Records supplied:
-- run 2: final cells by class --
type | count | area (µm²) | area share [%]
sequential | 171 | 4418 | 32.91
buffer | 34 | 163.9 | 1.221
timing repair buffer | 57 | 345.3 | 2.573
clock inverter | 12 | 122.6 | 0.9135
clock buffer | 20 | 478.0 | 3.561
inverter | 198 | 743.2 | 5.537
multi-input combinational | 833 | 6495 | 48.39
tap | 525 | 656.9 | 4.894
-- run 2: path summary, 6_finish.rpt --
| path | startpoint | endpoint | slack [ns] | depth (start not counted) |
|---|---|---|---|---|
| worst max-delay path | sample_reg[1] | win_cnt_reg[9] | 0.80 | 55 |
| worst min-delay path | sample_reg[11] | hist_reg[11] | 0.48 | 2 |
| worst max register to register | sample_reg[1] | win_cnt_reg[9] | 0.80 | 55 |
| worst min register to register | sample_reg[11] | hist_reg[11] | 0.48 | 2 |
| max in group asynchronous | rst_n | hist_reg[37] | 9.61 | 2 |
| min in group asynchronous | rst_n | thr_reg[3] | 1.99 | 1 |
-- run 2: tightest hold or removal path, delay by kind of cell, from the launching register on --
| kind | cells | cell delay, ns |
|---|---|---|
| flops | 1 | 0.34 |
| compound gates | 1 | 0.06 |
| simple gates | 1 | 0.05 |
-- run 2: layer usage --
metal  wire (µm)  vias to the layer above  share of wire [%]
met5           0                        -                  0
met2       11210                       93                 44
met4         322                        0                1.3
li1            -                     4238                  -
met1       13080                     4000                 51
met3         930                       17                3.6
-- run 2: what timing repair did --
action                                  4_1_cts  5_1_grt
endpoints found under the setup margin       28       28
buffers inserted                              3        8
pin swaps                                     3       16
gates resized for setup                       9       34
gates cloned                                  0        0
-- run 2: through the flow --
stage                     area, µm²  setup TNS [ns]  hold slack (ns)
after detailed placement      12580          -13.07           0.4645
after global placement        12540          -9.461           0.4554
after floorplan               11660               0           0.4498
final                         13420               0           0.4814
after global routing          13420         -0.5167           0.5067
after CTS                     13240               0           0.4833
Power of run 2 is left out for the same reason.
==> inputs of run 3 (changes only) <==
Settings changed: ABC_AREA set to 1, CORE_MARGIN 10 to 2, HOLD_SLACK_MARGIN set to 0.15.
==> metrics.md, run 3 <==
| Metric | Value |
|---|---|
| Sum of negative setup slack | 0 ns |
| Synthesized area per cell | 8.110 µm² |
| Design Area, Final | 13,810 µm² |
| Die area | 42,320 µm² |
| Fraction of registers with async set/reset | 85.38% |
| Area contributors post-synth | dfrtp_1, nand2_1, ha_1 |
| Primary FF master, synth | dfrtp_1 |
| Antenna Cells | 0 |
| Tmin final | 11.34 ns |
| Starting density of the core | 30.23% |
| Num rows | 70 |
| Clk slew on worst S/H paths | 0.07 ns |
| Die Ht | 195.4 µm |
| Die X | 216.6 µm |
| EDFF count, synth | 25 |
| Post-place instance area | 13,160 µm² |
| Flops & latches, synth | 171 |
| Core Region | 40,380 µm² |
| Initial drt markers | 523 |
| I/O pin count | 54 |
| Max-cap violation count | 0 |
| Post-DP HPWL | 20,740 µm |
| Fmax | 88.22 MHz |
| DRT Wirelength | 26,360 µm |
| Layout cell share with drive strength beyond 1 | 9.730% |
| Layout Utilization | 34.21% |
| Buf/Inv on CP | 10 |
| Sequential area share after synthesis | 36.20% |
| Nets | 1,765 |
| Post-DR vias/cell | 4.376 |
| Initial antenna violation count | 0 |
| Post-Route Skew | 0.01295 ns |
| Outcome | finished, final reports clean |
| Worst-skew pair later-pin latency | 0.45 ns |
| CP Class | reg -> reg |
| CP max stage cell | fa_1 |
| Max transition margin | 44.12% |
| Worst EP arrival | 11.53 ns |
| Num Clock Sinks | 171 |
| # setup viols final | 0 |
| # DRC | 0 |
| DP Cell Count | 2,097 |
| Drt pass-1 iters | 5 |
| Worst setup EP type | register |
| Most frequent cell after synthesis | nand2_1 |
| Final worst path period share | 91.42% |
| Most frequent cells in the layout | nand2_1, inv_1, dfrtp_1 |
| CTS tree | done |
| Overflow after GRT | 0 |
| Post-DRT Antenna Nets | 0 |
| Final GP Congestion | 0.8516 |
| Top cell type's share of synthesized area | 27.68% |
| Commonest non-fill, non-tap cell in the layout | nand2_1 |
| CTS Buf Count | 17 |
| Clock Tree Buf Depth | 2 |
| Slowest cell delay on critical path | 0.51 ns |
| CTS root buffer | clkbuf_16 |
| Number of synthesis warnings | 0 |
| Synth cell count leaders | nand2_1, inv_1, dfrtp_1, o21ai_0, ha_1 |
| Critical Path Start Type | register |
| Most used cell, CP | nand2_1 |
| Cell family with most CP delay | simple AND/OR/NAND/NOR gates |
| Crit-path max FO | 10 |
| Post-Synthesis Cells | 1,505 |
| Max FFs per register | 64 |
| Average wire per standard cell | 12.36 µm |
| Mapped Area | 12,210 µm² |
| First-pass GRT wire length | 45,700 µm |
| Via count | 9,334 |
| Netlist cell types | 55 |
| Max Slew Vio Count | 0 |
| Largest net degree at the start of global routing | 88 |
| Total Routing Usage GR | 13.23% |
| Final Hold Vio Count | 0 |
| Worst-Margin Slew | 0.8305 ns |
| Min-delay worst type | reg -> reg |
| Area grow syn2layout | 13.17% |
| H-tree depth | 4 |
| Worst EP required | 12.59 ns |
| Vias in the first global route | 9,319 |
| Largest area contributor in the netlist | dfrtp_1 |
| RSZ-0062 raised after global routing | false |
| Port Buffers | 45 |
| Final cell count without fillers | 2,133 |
**src/rtl/core/tsc_pkg.sv**
```systemverilog
// Shared types and constants for the A/V timestamp corrector.
// No dependencies; every rtl/core file refers to it by scoped names.
package tsc_pkg;

   localparam int TIME_W  = 32;   // raw and reported timestamp width
   localparam int FIX_W   = 63;   // corrected value, never negative
   localparam int CFG_W   = 16;   // width of each control register
   localparam int STEP_W  = CFG_W + 1;
   localparam int CNT_W   = 2;    // audio-since-video counter
   localparam int INDEX_W = 2;

   localparam logic [CNT_W-1:0] CNT_ZERO = CNT_W'(0);
   localparam logic [CNT_W-1:0] CNT_SAT  = CNT_W'(2);

   localparam logic [FIX_W-1:0] FIX_MAX = {FIX_W{1'b1}};

   // packet kinds
   typedef enum logic [1:0] {
      MODE_VIDEO  = 2'd0,
      MODE_AUDIO  = 2'd1,
      MODE_HEADER = 2'd2,
      MODE_OTHER  = 2'd3
   } mode_type;

   // control register indexes
   typedef enum logic [INDEX_W-1:0] {
      CSR_VIDEO_DELTA_LIMIT  = 2'd0,
      CSR_VIDEO_DEFAULT_STEP = 2'd1,
      CSR_AUDIO_DELTA_LIMIT  = 2'd2,
      CSR_AUDIO_DEFAULT_STEP = 2'd3
   } csr_index_type;

   localparam logic [CFG_W-1:0] RST_VIDEO_DELTA_LIMIT  = CFG_W'(100);
   localparam logic [CFG_W-1:0] RST_VIDEO_DEFAULT_STEP = CFG_W'(40);
   localparam logic [CFG_W-1:0] RST_AUDIO_DELTA_LIMIT  = CFG_W'(100);
   localparam logic [CFG_W-1:0] RST_AUDIO_DEFAULT_STEP = CFG_W'(20);

   typedef struct packed {
      logic [CFG_W-1:0] video_delta_limit;
      logic [CFG_W-1:0] video_default_step;
      logic [CFG_W-1:0] audio_delta_limit;
      logic [CFG_W-1:0] audio_default_step;
   } cfg_type;

   typedef struct packed {
      mode_type          mode;
      logic [TIME_W-1:0] raw_time;
   } item_type;

endpackage

```
**src/rtl/core/tsc_csr.sv**
```systemverilog
// Control register bank for the timestamp corrector.
// Depends on tsc_pkg.
module tsc_csr (
   input  logic                         clock,
   input  logic                         reset,
   input  logic                         csr_wr_en,
   input  logic [tsc_pkg::INDEX_W-1:0]  csr_index,
   input  logic [tsc_pkg::CFG_W-1:0]    csr_wr_data,
   output tsc_pkg::cfg_type             cfg
);

   tsc_pkg::cfg_type cfg_ff;
   tsc_pkg::cfg_type cfg_in;

   // decode the write
   always_comb begin
      cfg_in = cfg_ff;
      if (csr_wr_en) begin
         unique case (tsc_pkg::csr_index_type'(csr_index))
            tsc_pkg::CSR_VIDEO_DELTA_LIMIT:  cfg_in.video_delta_limit  = csr_wr_data;
            tsc_pkg::CSR_VIDEO_DEFAULT_STEP: cfg_in.video_default_step = csr_wr_data;
            tsc_pkg::CSR_AUDIO_DELTA_LIMIT:  cfg_in.audio_delta_limit  = csr_wr_data;
            tsc_pkg::CSR_AUDIO_DEFAULT_STEP: cfg_in.audio_default_step = csr_wr_data;
            default: cfg_in = cfg_ff;
         endcase
      end
   end

   always_ff @(posedge clock) begin
      if (reset) begin
         cfg_ff.video_delta_limit  <= tsc_pkg::RST_VIDEO_DELTA_LIMIT;
         cfg_ff.video_default_step <= tsc_pkg::RST_VIDEO_DEFAULT_STEP;
         cfg_ff.audio_delta_limit  <= tsc_pkg::RST_AUDIO_DELTA_LIMIT;
         cfg_ff.audio_default_step <= tsc_pkg::RST_AUDIO_DEFAULT_STEP;
      end else begin
         cfg_ff <= cfg_in;
      end
   end

   assign cfg = cfg_ff;

endmodule

```
**src/rtl/core/tsc_step.sv**
```systemverilog
// One correction step: pick the delta or the default step, then add it to
// the base with clamping at zero and saturation at the top. Uses tsc_pkg.
module tsc_step (
   input  logic [tsc_pkg::TIME_W-1:0] raw_time,
   input  logic [tsc_pkg::TIME_W-1:0] base_raw,
   input  logic [tsc_pkg::FIX_W-1:0]  base_fix,
   input  logic [tsc_pkg::CFG_W-1:0]  limit,
   input  logic [tsc_pkg::CFG_W-1:0]  default_step,
   output logic [tsc_pkg::FIX_W-1:0]  fix
);

   localparam int DELTA_W = tsc_pkg::TIME_W + 1;
   localparam int CMP_W   = DELTA_W + 1;
   localparam int SUM_W   = tsc_pkg::FIX_W + 2;

   logic signed [DELTA_W-1:0]        delta;
   logic signed [CMP_W-1:0]          delta_x;
   logic signed [CMP_W-1:0]          lim_x;
   logic                             plausible;
   logic signed [tsc_pkg::STEP_W-1:0] step;
   logic signed [SUM_W-1:0]          sum;

   // signed delta between the two raw timestamps
   assign delta   = $signed({1'b0, raw_time}) - $signed({1'b0, base_raw});
   assign delta_x = CMP_W'(delta);
   assign lim_x   = $signed({{(CMP_W - tsc_pkg::CFG_W){1'b0}}, limit});

   // keep the delta only inside the open window
   assign plausible = (delta_x > -lim_x) && (delta_x < lim_x);
   assign step = plausible ? delta[tsc_pkg::STEP_W-1:0]
                           : $signed({1'b0, default_step});

   // add, clamp negative to zero, saturate on overflow
   assign sum = $signed({2'b00, base_fix}) + SUM_W'(step);

   always_comb begin
      priority if (sum[SUM_W-1]) begin
         fix = '0;
      end else if (sum[SUM_W-2]) begin
         fix = tsc_pkg::FIX_MAX;
      end else begin
         fix = sum[tsc_pkg::FIX_W-1:0];
      end
   end

endmodule

```
**src/rtl/core/tsc_core.sv**
```systemverilog
// Stream state of the timestamp corrector and the per-packet update.
// Depends on tsc_pkg and tsc_step.
module tsc_core (
   input  logic                       clock,
   input  logic                       reset,
   input  logic                       fire,
   input  tsc_pkg::item_type          item,
   input  tsc_pkg::cfg_type           cfg,
   output logic [tsc_pkg::TIME_W-1:0] fixed_time
);

   localparam int GAP_W = tsc_pkg::TIME_W + 2;

   logic [tsc_pkg::TIME_W-1:0] video_last_raw_ff, video_last_raw_in;
   logic [tsc_pkg::FIX_W-1:0]  video_last_fixed_ff, video_last_fixed_in;
   logic                       video_seen_ff, video_seen_in;
   logic [tsc_pkg::TIME_W-1:0] audio_last_raw_ff, audio_last_raw_in;
   logic [tsc_pkg::FIX_W-1:0]  audio_last_fixed_ff, audio_last_fixed_in;
   logic                       audio_seen_ff, audio_seen_in;
   logic [tsc_pkg::CNT_W-1:0]  audio_since_video_ff, audio_since_video_in;

   logic [tsc_pkg::FIX_W-1:0]  raw_as_fix;
   logic [tsc_pkg::TIME_W-1:0] v_base_raw;
   logic [tsc_pkg::FIX_W-1:0]  v_base_fix;
   logic [tsc_pkg::FIX_W-1:0]  v_fix;
   logic [tsc_pkg::CFG_W-1:0]  a_limit;
   logic [tsc_pkg::CFG_W-1:0]  a_default;
   logic [tsc_pkg::FIX_W-1:0]  a_fix;
   logic [tsc_pkg::TIME_W-1:0] gap;
   logic signed [GAP_W-1:0]    gap_x;
   logic signed [GAP_W-1:0]    vlim_x;
   logic                       realign;
   logic [tsc_pkg::FIX_W-1:0]  result;

   assign raw_as_fix = {{(tsc_pkg::FIX_W - tsc_pkg::TIME_W){1'b0}}, item.raw_time};

   // video-based step: first video starts at its own raw time
   assign v_base_raw = video_seen_ff ? video_last_raw_ff : item.raw_time;
   assign v_base_fix = video_seen_ff ? video_last_fixed_ff : raw_as_fix;

   tsc_step u_video_step (
      .raw_time     (item.raw_time),
      .base_raw     (v_base_raw),
      .base_fix     (v_base_fix),
      .limit        (cfg.video_delta_limit),
      .default_step (cfg.video_default_step),
      .fix          (v_fix)
   );

   // audio-based step: video realigned to audio uses the video window
   assign a_limit   = (item.mode == tsc_pkg::MODE_VIDEO) ? cfg.video_delta_limit
                                                         : cfg.audio_delta_limit;
   assign a_default = (item.mode == tsc_pkg::MODE_VIDEO) ? cfg.video_default_step
                                                         : cfg.audio_default_step;

   tsc_step u_audio_step (
      .raw_time     (item.raw_time),
      .base_raw     (audio_last_raw_ff),
      .base_fix     (audio_last_fixed_ff),
      .limit        (a_limit),
      .default_step (a_default),
      .fix          (a_fix)
   );

   // first video far from the last audio snaps to the audio timeline
   assign gap     = audio_last_raw_ff - item.raw_time;
   assign gap_x   = GAP_W'($signed(gap));
   assign vlim_x  = $signed({{(GAP_W - tsc_pkg::CFG_W){1'b0}}, cfg.video_delta_limit});
   assign realign = !video_seen_ff && audio_seen_ff
                    && !((gap_x > -vlim_x) && (gap_x < vlim_x));

   // next state and result
   always_comb begin
      video_last_raw_in    = video_last_raw_ff;
      video_last_fixed_in  = video_last_fixed_ff;
      video_seen_in        = video_seen_ff;
      audio_last_raw_in    = audio_last_raw_ff;
      audio_last_fixed_in  = audio_last_fixed_ff;
      audio_seen_in        = audio_seen_ff;
      audio_since_video_in = audio_since_video_ff;
      result               = '0;
      unique case (item.mode)
         tsc_pkg::MODE_VIDEO: begin
            result               = realign ? a_fix : v_fix;
            video_last_raw_in    = item.raw_time;
            video_last_fixed_in  = result;
            video_seen_in        = 1'b1;
            audio_since_video_in = tsc_pkg::CNT_ZERO;
         end
         tsc_pkg::MODE_AUDIO: begin
            audio_since_video_in = (audio_since_video_ff == tsc_pkg::CNT_SAT)
                                   ? tsc_pkg::CNT_SAT
                                   : audio_since_video_ff + tsc_pkg::CNT_W'(1);
            priority if (audio_since_video_ff != tsc_pkg::CNT_ZERO && audio_seen_ff) begin
               result = a_fix;
            end else if (audio_since_video_ff != tsc_pkg::CNT_ZERO || !video_seen_ff) begin
               result = raw_as_fix;
            end else begin
               result = v_fix;
            end
            audio_last_raw_in   = item.raw_time;
            audio_last_fixed_in = result;
            audio_seen_in       = 1'b1;
         end
         tsc_pkg::MODE_HEADER, tsc_pkg::MODE_OTHER: begin
            result = '0;
         end
         default: result = '0;
      endcase
   end

   // control state
   always_ff @(posedge clock) begin
      if (reset) begin
         video_seen_ff        <= 1'b0;
         audio_seen_ff        <= 1'b0;
         audio_since_video_ff <= tsc_pkg::CNT_ZERO;
         video_last_raw_ff    <= '0;
         video_last_fixed_ff  <= '0;
         audio_last_raw_ff    <= '0;
         audio_last_fixed_ff  <= '0;
      end else if (fire) begin
         video_seen_ff        <= video_seen_in;
         audio_seen_ff        <= audio_seen_in;
         audio_since_video_ff <= audio_since_video_in;
         video_last_raw_ff    <= video_last_raw_in;
         video_last_fixed_ff  <= video_last_fixed_in;
         audio_last_raw_ff    <= audio_last_raw_in;
         audio_last_fixed_ff  <= audio_last_fixed_in;
      end
   end

   assign fixed_time = result[tsc_pkg::TIME_W-1:0];

endmodule

```
**src/rtl/core/av_timestamp_corrector_unit.sv**
```systemverilog
// Top level of the A/V timestamp corrector: input and result registers
// around the stream update. Depends on tsc_pkg, tsc_csr and tsc_core.
//
//   channel  direction  handshake              payload
//   req      in         req_valid / req_ready  req_mode, req_raw_time
//   rsp      out        rsp_valid / rsp_ready  rsp_fixed_time
//   csr      in         csr_wr_en              csr_index, csr_wr_data
//
// One beat per cycle sustained while rsp_ready holds; an accepted packet waits in
// the input register and its result is loaded into the result register when free.
// The update is a single pass of subtract, window compare and one wide add.
// Synchronous active-high reset clears both stage valids and stream state.
// A stalled result holds; the input register keeps accepting until both
// stages are full.
module av_timestamp_corrector_unit (
   input  logic                         clock,
   input  logic                         reset,
   input  logic                         req_valid,
   output logic                         req_ready,
   input  logic [1:0]                   req_mode,
   input  logic [tsc_pkg::TIME_W-1:0]   req_raw_time,
   output logic                         rsp_valid,
   input  logic                         rsp_ready,
   output logic [tsc_pkg::TIME_W-1:0]   rsp_fixed_time,
   input  logic                         csr_wr_en,
   input  logic [tsc_pkg::INDEX_W-1:0]  csr_index,
   input  logic [tsc_pkg::CFG_W-1:0]    csr_wr_data
);

   tsc_pkg::cfg_type            cfg;
   tsc_pkg::item_type           item_ff, item_in;
   logic                        item_valid_ff, item_valid_in;
   logic                        rsp_valid_ff, rsp_valid_in;
   logic [tsc_pkg::TIME_W-1:0]  rsp_time_ff, rsp_time_in;
   logic [tsc_pkg::TIME_W-1:0]  core_time;
   logic                        advance;
   logic                        req_fire;

   tsc_csr u_csr (
      .clock       (clock),
      .reset       (reset),
      .csr_wr_en   (csr_wr_en),
      .csr_index   (csr_index),
      .csr_wr_data (csr_wr_data),
      .cfg         (cfg)
   );

   // move the held beat into the result register when it is free
   assign advance   = item_valid_ff && (!rsp_valid_ff || rsp_ready);
   assign req_ready = !item_valid_ff || advance;
   assign req_fire  = req_valid && req_ready;

   tsc_core u_core (
      .clock      (clock),
      .reset      (reset),
      .fire       (advance),
      .item       (item_ff),
      .cfg        (cfg),
      .fixed_time (core_time)
   );

   // input register
   always_comb begin
      item_in       = item_ff;
      item_valid_in = item_valid_ff;
      if (req_fire) begin
         item_in.mode     = tsc_pkg::mode_type'(req_mode);
         item_in.raw_time = req_raw_time;
         item_valid_in    = 1'b1;
      end else if (advance) begin
         item_valid_in = 1'b0;
      end
   end

   // result register
   always_comb begin
      rsp_time_in  = rsp_time_ff;
      rsp_valid_in = rsp_valid_ff;
      if (advance) begin
         rsp_time_in  = core_time;
         rsp_valid_in = 1'b1;
      end else if (rsp_ready) begin
         rsp_valid_in = 1'b0;
      end
   end

   always_ff @(posedge clock) begin
      if (reset) begin
         item_valid_ff <= 1'b0;
         rsp_valid_ff  <= 1'b0;
      end else begin
         item_valid_ff <= item_valid_in;
         rsp_valid_ff  <= rsp_valid_in;
      end
   end

   always_ff @(posedge clock) begin
      item_ff     <= item_in;
      rsp_time_ff <= rsp_time_in;
   end

   assign rsp_valid      = rsp_valid_ff;
   assign rsp_fixed_time = rsp_time_ff;

`ifndef ASSERT_OFF
   // header and other packets report zero
   assert property (@(posedge clock) disable iff (reset)
      advance && (item_ff.mode == tsc_pkg::MODE_HEADER || item_ff.mode == tsc_pkg::MODE_OTHER)
      |=> rsp_fixed_time == '0)
      else $error("header packet gave a nonzero timestamp");

   // no new beat while both stages are full and the result is stalled
   assert property (@(posedge clock) disable iff (reset)
      item_valid_ff && rsp_valid_ff && !rsp_ready |-> !req_ready)
      else $error("input accepted with both stages full");

   // a beat moved forward is offered on the result side next cycle
   assert property (@(posedge clock) disable iff (reset)
      advance |=> rsp_valid)
      else $error("advanced beat missing from result register");
`endif

endmodule

```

Exercise requirements:
Looking at the entries above, find how many lines include the word "violation" and write that number alone.

Problem solution:
2